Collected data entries
Background: an optimization exercise with open tools, aiming at small area and a short achievable clock period. Do not read the settings as production practice.
Only simulation tests tie the RTL to the original design; equivalence was not proved.
Power and IR drop assume default switching activity.

==> flow/design.v <==
package bus_pkg;
  localparam int AW_DEF = 8;
  localparam int DW_DEF = 8;
  localparam logic BUS_RD = 1'b1;
  localparam logic BUS_WR = 1'b0;
  typedef enum logic [1:0] {
    ST_IDLE  = 2'd0,
    ST_GRANT = 2'd1,
    ST_WAIT  = 2'd2,
    ST_ACK   = 2'd3
  } bus_state_e;
endpackage
module bus_ram #(
  parameter int DW    = 8,
  parameter int NRING = 50
) (
  input  logic            clk,
  input  logic [7:0]      ins_hi_n,
  input  logic [7:0]      ins_lo_n,
  input  logic [7:0]      keep_hi,
  input  logic [7:0]      keep_lo,
  input  logic [DW-1:0]   ins_data,
  input  logic [7:0]      rd_lo0,
  input  logic [7:0]      rd_lo2,
  output logic [7*DW-1:0] rd_grp
);
  localparam int NGRP = (NRING + 7) / 8;
  logic [DW-1:0] pos0 [64];
  logic [DW-1:0] pos2 [64];
  for (genvar r = 0; r < 64; r++) begin : g_ring
    if (r < NRING) begin : g_on
      logic [4*DW-1:0] ring_q;
      logic            ins_here;
      logic            keep;
      assign ins_here = !(ins_hi_n[r/8] || ins_lo_n[r%8]);
      assign keep     = !(keep_hi[r/8] && keep_lo[r%8]);
      always_ff @(posedge clk) begin
        ring_q <= {ring_q[3*DW-1:0],
                   ~(({DW{keep}} & ring_q[4*DW-1:3*DW]) | ({DW{ins_here}} & ins_data))};
      end
      assign pos0[r] = ring_q[DW-1:0];
      assign pos2[r] = ring_q[3*DW-1:2*DW];
    end else begin : g_off
      assign pos0[r] = {DW{1'b0}};
      assign pos2[r] = {DW{1'b0}};
    end
  end
  always_comb begin
    logic [DW-1:0] grp;
    rd_grp = {7*DW{1'b0}};
    for (int k = 0; k < NGRP; k++) begin
      grp = {DW{1'b0}};
      for (int j = 0; j < 8; j++) begin
        grp = grp | ({DW{rd_lo0[j]}} & pos0[8*k+j]) | ({DW{rd_lo2[j]}} & pos2[8*k+j]);
      end
      rd_grp[k*DW +: DW] = grp;
    end
  end
endmodule
module bus_responder #(
  parameter int AW    = bus_pkg::AW_DEF,
  parameter int DW    = bus_pkg::DW_DEF,
  parameter int DEPTH = 200,
  parameter int WAIT  = 2
) (
  input  logic          clk,
  input  logic          rst,
  input  logic          mreq,
  output logic          mgrnt,
  input  logic          mas,
  input  logic          mrw,
  input  logic [AW-1:0] maddr,
  input  logic [DW-1:0] mwdata,
  output logic [DW-1:0] mrdata,
  output logic          mrdy,
  output logic          merr
);
  localparam int NRING = DEPTH / 4;
  typedef struct packed {
    logic          valid;
    logic [AW-1:0] addr;
    logic [DW-1:0] data;
    logic          drain;
    logic [DW-1:0] ins_data;
    logic [7:0]    ins_hi;
    logic [7:0]    ins_lo;
  } wb_next_t;
  typedef struct packed {
    logic       pol;
    logic [7:0] hi;
    logic [7:0] lo0;
    logic [7:0] lo2;
    logic       even;
  } rd_next_t;
  logic s_grant, s_w1, s_w2, s_ack;
  logic s_idle;
  logic          rw_r;
  logic          oor_r;
  logic          wr_ok_r;
  logic [AW-1:0] addr_r;
  logic [DW-1:0] wdata_r;
  logic [2:0]    phase_r;
  logic          wb_valid_r;
  logic [AW-1:0] wb_addr_r;
  logic [DW-1:0] wb_data_r;
  logic          drain_r;
  logic [DW-1:0] ins_data_r;
  logic [7:0]    ins_hi_n_r;
  logic [7:0]    ins_lo_n_r;
  logic [7:0]    keep_hi_r;
  logic [7:0]    keep_lo_r;
  logic          cap_r;
  logic          fwd_r;
  logic          rd_pol_r;
  logic [7:0]    rd_hi_r;
  logic [7:0]    rd_lo0_r;
  logic [7:0]    rd_lo2_r;
  logic [7*DW-1:0] grp_r;
  logic            hfwd_r;
  logic            hpol_r;
  logic          mgrnt_r;
  logic          mrdy_r;
  logic          merr_r;
  logic [DW-1:0] mrdata_r;
  logic            strobe_s;
  logic            oor_s;
  logic            wcommit_s;
  wb_next_t        wb_c_s;
  wb_next_t        wb_n_s;
  wb_next_t        wb_s;
  rd_next_t        rd_m_s;
  rd_next_t        rd_a_s;
  logic [7*DW-1:0] ram_grp_s;
  logic [DW-1:0]   rd_word_s;
  assign s_idle   = !(s_grant || s_w1 || s_w2 || s_ack);
  assign strobe_s = s_grant && mas;
  assign oor_s    = oor_r;
  always_ff @(posedge clk) begin
    if (rst) begin
      s_grant <= 1'b0;
      s_w1    <= 1'b0;
      s_w2    <= 1'b0;
      s_ack   <= 1'b0;
    end else begin
      s_grant <= ((s_idle || s_ack) && mreq) || (s_grant && !mas && mreq);
      s_w1    <= strobe_s;
      s_w2    <= s_w1;
      s_ack   <= s_w2;
    end
  end
  always_ff @(posedge clk) begin
    if (strobe_s) begin
      rw_r    <= mrw;
      addr_r  <= maddr;
      wdata_r <= mwdata;
      oor_r   <= ({1'b0, maddr} >= (AW+1)'(DEPTH));
      wr_ok_r <= (mrw == bus_pkg::BUS_WR) && ({1'b0, maddr} < (AW+1)'(DEPTH));
    end
  end
  always_ff @(posedge clk) begin
    phase_r <= phase_r + 3'd1;
  end
  function automatic wb_next_t wb_next(input logic          commit,
                                       input logic          valid,
                                       input logic          drain,
                                       input logic [AW-1:0] wb_addr,
                                       input logic [DW-1:0] wb_data,
                                       input logic [AW-1:0] addr,
                                       input logic [DW-1:0] data,
                                       input logic [2:0]    phase);
    wb_next_t n;
    n.valid    = commit || (valid && !drain);
    n.addr     = commit ? addr : wb_addr;
    n.data     = commit ? data : wb_data;
    n.drain    = n.valid && ((n.addr[1:0] + phase[1:0]) == 2'd2);
    n.ins_data = n.data ^ {DW{!(1'(({1'b0, n.addr[1:0]} + phase + 3'd2) >> 2))}};
    for (int k = 0; k < 8; k++) begin
      n.ins_hi[k] = n.drain && (n.addr[7:5] == 3'(k));
      n.ins_lo[k] = (n.addr[4:2] == 3'(k));
    end
    wb_next = n;
  endfunction
  assign wcommit_s = s_w2 && wr_ok_r && !rst;
  assign wb_c_s = wb_next(1'b1, wb_valid_r, drain_r, wb_addr_r, wb_data_r,
                          addr_r, wdata_r, phase_r);
  assign wb_n_s = wb_next(1'b0, wb_valid_r, drain_r, wb_addr_r, wb_data_r,
                          addr_r, wdata_r, phase_r);
  assign wb_s   = wcommit_s ? wb_c_s : wb_n_s;
  always_ff @(posedge clk) begin
    wb_valid_r <= wb_s.valid;
    wb_addr_r  <= wb_s.addr;
    wb_data_r  <= wb_s.data;
    drain_r    <= wb_s.drain;
    ins_data_r <= wb_s.ins_data;
    ins_hi_n_r <= ~wb_s.ins_hi;
    ins_lo_n_r <= ~wb_s.ins_lo;
    keep_hi_r  <= wb_s.ins_hi;
    keep_lo_r  <= wb_s.ins_lo;
  end
  function automatic rd_next_t rd_next(input logic [AW-1:0] addr,
                                       input logic [2:0]    phase);
    rd_next_t   n;
    logic [1:0] rpos;
    rpos  = addr[1:0] + phase[1:0] + 2'd1;
    n.pol = 1'(({1'b0, addr[1:0]} + phase + 3'd1) >> 2);
    for (int k = 0; k < 8; k++) begin
      n.hi[k]  = (addr[7:5] == 3'(k));
      n.lo0[k] = (addr[4:2] == 3'(k)) && !rpos[1];
      n.lo2[k] = (addr[4:2] == 3'(k)) && rpos[1];
    end
    n.even = !rpos[0];
    rd_next = n;
  endfunction
  assign rd_m_s = rd_next(maddr, phase_r);
  assign rd_a_s = rd_next(addr_r, phase_r);
  always_ff @(posedge clk) begin
    if (strobe_s) begin
      cap_r    <= rd_m_s.even;
      fwd_r    <= wb_n_s.valid && (wb_n_s.addr == maddr);
      rd_pol_r <= rd_m_s.pol;
      rd_hi_r  <= rd_m_s.hi;
      rd_lo0_r <= rd_m_s.lo0;
      rd_lo2_r <= rd_m_s.lo2;
    end else begin
      cap_r    <= s_w1 && rd_a_s.even;
      fwd_r    <= wb_n_s.valid && (wb_n_s.addr == addr_r);
      rd_pol_r <= rd_a_s.pol;
      rd_hi_r  <= rd_a_s.hi;
      rd_lo0_r <= rd_a_s.lo0;
      rd_lo2_r <= rd_a_s.lo2;
    end
  end
  bus_ram #(
    .DW    (DW),
    .NRING (NRING)
  ) u_ram (
    .clk      (clk),
    .ins_hi_n (ins_hi_n_r),
    .ins_lo_n (ins_lo_n_r),
    .keep_hi  (keep_hi_r),
    .keep_lo  (keep_lo_r),
    .ins_data (ins_data_r),
    .rd_lo0   (rd_lo0_r),
    .rd_lo2   (rd_lo2_r),
    .rd_grp   (ram_grp_s)
  );
  always_ff @(posedge clk) begin
    if (cap_r) begin
      grp_r  <= ram_grp_s;
      hfwd_r <= fwd_r;
      hpol_r <= rd_pol_r;
    end
  end
  always_comb begin
    logic [DW-1:0] w;
    w = {DW{1'b0}};
    for (int k = 0; k < 7; k++) begin
      w = w | ({DW{rd_hi_r[k]}} & grp_r[k*DW +: DW]);
    end
    rd_word_s = hfwd_r ? wb_data_r : (w ^ {DW{hpol_r}});
  end
  always_ff @(posedge clk) begin
    if (rst) begin
      mgrnt_r  <= 1'b0;
      mrdy_r   <= 1'b0;
      merr_r   <= 1'b0;
      mrdata_r <= {DW{1'b0}};
    end else begin
      mgrnt_r <= !s_idle;
      mrdy_r  <= s_ack;
      merr_r  <= s_ack && oor_s;
      if (s_ack && rw_r == bus_pkg::BUS_RD) begin
        mrdata_r <= oor_s ? {DW{1'b0}} : rd_word_s;
      end
    end
  end
  assign mgrnt  = mgrnt_r;
  assign mrdy   = mrdy_r;
  assign merr   = merr_r;
  assign mrdata = mrdata_r;
endmodule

* _What the exercise asks_:
Pick out, from the lines above, every one that contains the string "mwdata".

* _Output for this task_:
  input  logic [DW-1:0] mwdata,
      wdata_r <= mwdata;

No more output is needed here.